• What the task requires
Give the number of lines in the data that hold the word "rightHalf", and nothing else.

[[ Task input open ]]

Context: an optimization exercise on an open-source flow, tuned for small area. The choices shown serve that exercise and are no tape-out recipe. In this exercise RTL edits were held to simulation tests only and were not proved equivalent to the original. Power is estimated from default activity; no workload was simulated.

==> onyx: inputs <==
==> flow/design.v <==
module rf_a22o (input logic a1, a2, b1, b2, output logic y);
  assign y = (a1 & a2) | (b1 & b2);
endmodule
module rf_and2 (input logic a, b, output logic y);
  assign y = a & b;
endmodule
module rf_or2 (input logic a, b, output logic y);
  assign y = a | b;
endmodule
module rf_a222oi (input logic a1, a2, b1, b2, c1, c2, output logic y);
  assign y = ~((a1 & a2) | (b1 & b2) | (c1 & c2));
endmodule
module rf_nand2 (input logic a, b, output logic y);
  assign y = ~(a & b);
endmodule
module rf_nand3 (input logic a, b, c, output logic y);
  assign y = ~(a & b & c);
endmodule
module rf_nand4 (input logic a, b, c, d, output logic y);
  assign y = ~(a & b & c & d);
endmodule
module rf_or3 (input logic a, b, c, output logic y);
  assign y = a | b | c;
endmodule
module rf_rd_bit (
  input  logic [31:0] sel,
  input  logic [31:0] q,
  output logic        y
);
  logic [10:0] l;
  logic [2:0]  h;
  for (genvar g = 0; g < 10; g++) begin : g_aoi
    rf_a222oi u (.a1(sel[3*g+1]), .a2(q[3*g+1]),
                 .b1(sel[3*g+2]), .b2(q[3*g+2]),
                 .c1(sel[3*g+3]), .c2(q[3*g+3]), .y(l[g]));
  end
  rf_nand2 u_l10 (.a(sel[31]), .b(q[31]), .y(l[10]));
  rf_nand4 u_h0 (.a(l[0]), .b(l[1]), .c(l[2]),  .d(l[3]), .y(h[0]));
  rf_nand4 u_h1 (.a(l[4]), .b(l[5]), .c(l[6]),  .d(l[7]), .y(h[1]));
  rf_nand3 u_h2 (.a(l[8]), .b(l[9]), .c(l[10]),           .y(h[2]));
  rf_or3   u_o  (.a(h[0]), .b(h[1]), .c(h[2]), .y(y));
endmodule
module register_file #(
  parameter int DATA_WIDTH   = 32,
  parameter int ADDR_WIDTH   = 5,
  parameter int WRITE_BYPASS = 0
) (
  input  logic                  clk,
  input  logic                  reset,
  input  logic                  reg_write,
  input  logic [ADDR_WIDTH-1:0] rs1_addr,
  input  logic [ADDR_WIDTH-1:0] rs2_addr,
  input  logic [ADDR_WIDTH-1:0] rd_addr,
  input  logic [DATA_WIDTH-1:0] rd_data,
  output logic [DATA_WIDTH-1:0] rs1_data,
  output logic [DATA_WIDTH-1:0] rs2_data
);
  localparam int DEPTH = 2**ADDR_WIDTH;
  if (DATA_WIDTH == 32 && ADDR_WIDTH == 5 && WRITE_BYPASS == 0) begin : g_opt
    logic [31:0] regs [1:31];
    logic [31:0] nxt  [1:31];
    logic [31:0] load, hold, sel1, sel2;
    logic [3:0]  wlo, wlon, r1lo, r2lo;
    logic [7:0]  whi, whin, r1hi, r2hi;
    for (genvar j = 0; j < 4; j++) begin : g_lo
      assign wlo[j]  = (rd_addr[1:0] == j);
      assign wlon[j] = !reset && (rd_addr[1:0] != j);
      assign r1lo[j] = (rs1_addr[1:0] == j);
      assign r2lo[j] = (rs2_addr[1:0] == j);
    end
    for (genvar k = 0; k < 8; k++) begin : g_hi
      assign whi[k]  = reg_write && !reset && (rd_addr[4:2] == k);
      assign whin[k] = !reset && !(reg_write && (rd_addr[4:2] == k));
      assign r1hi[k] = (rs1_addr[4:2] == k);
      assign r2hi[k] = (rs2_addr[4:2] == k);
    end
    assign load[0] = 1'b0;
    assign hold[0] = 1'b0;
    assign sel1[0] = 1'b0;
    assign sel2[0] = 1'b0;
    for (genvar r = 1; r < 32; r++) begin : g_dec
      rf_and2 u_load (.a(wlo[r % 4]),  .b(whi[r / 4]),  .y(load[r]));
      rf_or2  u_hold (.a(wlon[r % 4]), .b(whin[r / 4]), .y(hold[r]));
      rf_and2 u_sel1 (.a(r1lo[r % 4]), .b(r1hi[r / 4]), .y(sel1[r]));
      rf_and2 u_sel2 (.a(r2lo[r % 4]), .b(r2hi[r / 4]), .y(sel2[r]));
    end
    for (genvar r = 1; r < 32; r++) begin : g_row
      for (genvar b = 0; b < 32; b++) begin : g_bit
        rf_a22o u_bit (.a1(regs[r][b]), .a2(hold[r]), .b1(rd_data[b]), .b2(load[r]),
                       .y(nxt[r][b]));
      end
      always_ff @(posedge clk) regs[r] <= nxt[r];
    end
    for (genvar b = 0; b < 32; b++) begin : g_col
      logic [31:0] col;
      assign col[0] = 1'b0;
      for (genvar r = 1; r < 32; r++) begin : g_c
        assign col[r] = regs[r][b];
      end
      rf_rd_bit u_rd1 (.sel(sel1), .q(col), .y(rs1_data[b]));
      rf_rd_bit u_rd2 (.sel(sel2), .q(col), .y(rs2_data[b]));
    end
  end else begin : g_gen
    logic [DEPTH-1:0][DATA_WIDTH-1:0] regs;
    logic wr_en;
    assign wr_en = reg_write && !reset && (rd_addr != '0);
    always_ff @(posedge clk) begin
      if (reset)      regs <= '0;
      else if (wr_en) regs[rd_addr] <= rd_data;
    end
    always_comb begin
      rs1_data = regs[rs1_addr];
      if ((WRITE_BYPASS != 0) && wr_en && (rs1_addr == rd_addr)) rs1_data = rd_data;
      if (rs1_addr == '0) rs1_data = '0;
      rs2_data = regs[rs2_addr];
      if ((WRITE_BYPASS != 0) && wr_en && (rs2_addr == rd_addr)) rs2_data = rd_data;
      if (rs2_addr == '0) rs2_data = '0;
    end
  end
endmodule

[[ Task input closed ]]
[[ Task input open ]]

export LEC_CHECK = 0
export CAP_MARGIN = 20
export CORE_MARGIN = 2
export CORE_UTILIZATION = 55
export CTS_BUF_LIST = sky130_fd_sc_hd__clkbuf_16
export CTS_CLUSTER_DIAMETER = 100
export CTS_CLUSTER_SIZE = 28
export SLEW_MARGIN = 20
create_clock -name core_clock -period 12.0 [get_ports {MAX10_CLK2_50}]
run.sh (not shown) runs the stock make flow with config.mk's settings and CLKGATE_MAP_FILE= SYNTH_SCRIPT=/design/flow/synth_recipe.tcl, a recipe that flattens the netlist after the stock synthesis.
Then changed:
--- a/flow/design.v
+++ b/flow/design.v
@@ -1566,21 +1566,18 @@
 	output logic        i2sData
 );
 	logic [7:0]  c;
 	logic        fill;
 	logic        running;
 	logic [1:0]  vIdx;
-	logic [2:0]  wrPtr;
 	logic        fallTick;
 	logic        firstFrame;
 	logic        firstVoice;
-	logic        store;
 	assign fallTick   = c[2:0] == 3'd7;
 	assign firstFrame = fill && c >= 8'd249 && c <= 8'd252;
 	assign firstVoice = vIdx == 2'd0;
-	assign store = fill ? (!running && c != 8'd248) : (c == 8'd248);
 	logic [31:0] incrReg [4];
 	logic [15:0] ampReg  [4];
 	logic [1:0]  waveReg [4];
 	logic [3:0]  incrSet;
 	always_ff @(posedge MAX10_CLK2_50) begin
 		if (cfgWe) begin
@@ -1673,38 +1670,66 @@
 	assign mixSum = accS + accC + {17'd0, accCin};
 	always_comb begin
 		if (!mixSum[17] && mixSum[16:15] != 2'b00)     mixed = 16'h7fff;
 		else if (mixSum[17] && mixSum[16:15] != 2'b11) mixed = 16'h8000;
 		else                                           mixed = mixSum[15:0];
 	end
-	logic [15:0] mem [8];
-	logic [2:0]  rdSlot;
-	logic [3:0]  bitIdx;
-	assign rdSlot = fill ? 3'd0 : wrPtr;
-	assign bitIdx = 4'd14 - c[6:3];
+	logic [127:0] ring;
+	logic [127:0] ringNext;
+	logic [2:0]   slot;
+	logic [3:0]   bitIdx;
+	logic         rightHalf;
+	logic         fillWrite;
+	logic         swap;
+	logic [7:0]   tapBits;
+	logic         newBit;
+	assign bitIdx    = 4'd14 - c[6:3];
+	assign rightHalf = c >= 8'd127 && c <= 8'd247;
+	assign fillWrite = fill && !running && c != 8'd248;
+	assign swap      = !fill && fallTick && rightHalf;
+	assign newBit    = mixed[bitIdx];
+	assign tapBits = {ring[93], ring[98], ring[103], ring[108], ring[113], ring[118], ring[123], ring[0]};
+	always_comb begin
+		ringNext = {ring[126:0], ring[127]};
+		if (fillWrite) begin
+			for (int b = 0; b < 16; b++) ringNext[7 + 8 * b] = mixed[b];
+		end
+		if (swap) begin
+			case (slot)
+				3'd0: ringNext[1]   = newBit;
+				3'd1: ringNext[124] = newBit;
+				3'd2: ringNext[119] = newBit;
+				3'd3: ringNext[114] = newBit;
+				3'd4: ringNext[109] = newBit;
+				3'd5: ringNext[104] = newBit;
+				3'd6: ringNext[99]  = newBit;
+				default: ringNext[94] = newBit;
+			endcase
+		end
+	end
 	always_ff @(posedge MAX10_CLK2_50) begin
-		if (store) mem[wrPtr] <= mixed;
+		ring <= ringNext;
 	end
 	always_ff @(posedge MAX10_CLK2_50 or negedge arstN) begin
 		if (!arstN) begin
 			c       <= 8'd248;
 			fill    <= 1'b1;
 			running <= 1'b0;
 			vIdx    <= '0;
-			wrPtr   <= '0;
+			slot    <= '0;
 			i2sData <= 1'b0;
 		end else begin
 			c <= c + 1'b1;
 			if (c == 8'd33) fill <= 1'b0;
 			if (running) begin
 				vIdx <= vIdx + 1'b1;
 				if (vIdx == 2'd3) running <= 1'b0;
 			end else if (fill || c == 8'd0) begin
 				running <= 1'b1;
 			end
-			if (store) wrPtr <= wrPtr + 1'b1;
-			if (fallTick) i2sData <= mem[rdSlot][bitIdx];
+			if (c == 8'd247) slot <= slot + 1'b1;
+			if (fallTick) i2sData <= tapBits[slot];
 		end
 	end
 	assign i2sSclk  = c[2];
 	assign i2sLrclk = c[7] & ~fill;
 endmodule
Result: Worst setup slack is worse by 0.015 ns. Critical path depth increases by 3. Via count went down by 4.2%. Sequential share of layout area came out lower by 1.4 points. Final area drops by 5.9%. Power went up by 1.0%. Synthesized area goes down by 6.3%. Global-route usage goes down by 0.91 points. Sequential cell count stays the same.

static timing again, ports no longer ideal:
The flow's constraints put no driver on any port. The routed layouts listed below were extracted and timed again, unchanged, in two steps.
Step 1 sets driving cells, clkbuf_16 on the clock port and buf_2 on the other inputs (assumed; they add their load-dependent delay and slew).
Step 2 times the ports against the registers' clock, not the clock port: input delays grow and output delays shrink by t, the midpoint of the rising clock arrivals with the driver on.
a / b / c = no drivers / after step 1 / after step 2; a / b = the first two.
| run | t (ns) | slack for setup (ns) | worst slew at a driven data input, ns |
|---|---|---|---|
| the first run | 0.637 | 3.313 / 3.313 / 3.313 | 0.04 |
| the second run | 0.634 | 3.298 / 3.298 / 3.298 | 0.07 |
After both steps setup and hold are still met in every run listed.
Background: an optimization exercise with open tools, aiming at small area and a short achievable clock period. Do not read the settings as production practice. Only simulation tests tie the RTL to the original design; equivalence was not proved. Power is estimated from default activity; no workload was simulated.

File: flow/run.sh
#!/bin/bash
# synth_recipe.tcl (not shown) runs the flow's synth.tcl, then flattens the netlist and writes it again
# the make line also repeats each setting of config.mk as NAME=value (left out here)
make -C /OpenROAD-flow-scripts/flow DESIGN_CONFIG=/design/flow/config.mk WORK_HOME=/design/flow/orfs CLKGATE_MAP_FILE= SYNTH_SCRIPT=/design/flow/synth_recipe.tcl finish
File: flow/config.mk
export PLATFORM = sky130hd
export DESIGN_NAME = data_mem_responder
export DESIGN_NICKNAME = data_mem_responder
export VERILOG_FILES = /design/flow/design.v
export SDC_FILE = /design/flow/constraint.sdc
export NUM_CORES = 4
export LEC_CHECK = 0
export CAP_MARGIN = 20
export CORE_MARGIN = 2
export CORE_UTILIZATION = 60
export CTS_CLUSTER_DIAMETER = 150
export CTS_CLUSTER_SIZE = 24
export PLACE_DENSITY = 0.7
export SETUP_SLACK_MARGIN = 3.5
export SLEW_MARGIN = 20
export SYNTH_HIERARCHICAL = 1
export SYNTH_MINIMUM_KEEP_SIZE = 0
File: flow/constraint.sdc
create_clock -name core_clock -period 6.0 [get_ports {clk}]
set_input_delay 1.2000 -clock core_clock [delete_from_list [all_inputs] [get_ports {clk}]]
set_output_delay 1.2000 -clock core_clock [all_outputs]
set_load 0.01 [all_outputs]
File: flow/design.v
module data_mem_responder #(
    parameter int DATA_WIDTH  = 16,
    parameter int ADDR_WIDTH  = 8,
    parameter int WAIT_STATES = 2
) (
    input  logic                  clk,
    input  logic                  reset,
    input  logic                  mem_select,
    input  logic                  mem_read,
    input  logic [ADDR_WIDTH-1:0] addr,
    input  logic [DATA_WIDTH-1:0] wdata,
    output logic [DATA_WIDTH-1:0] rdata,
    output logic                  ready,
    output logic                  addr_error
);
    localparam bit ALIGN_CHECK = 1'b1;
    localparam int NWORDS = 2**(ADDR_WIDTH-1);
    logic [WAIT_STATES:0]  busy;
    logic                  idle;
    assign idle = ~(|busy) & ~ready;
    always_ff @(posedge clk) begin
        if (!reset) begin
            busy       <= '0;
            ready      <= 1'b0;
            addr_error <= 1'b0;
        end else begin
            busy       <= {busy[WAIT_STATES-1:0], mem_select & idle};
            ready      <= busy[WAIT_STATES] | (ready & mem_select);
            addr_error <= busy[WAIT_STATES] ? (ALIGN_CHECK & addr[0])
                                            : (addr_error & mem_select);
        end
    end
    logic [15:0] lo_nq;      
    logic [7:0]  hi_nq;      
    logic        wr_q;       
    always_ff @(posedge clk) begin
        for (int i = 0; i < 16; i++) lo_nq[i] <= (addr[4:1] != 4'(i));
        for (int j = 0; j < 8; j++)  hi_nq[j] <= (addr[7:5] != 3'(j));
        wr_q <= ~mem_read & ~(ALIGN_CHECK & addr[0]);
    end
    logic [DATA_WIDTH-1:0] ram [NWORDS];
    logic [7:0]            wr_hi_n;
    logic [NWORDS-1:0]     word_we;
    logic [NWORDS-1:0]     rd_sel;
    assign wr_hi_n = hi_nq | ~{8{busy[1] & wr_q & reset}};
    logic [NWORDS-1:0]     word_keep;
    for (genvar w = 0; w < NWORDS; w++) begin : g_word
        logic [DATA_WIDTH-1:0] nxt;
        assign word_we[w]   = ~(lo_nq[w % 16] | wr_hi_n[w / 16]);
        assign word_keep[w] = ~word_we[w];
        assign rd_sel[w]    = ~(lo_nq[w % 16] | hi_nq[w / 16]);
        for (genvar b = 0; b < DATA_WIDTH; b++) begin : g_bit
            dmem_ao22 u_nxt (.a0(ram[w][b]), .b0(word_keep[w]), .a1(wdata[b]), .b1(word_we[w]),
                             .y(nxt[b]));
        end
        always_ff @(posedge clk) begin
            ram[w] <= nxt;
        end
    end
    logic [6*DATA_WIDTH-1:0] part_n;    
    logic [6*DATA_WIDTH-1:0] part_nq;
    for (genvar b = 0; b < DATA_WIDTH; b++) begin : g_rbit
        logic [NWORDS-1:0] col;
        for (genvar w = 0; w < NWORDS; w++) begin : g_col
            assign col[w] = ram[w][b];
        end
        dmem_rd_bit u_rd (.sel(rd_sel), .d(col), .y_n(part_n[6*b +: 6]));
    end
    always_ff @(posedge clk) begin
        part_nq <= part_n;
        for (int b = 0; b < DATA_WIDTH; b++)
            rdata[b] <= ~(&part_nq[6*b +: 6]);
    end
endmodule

[[ Task input closed ]]
[[ Task input open ]]

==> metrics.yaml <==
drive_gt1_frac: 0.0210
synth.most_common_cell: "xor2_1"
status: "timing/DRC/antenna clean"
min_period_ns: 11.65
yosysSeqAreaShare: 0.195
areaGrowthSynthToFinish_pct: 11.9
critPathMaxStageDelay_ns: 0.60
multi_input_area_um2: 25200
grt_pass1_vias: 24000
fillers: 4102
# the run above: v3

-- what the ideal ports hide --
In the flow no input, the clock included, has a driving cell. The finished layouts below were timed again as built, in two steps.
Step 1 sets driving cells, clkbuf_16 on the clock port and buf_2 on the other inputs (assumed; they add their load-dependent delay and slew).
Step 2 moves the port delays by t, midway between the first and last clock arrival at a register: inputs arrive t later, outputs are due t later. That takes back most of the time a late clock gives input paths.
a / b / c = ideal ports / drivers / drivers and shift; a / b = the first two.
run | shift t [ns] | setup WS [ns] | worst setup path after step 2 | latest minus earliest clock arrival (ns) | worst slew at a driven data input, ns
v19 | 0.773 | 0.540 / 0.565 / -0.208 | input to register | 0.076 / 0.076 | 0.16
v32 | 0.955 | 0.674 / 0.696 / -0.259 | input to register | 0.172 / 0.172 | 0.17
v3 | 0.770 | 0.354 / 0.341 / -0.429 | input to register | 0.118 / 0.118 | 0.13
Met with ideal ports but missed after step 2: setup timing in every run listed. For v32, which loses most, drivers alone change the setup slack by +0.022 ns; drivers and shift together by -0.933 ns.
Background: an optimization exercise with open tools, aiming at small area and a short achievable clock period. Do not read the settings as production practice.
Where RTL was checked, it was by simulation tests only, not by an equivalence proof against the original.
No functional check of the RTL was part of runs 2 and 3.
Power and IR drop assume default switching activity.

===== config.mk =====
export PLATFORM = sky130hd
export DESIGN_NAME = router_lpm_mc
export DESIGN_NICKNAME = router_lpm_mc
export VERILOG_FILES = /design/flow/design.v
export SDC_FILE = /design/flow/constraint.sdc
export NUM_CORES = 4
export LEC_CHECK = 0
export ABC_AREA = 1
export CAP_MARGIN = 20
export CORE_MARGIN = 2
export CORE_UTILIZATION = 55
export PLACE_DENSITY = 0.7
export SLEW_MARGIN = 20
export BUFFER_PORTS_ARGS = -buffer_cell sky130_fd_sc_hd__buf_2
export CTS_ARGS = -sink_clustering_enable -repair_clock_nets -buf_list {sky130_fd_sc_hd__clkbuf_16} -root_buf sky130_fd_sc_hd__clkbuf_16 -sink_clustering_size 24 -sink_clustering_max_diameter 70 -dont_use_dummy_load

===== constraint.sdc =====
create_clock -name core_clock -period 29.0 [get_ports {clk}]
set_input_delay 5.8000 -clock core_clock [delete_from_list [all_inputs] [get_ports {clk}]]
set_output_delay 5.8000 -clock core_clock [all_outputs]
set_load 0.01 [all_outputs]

[[ Task input closed ]]

• Answer section
3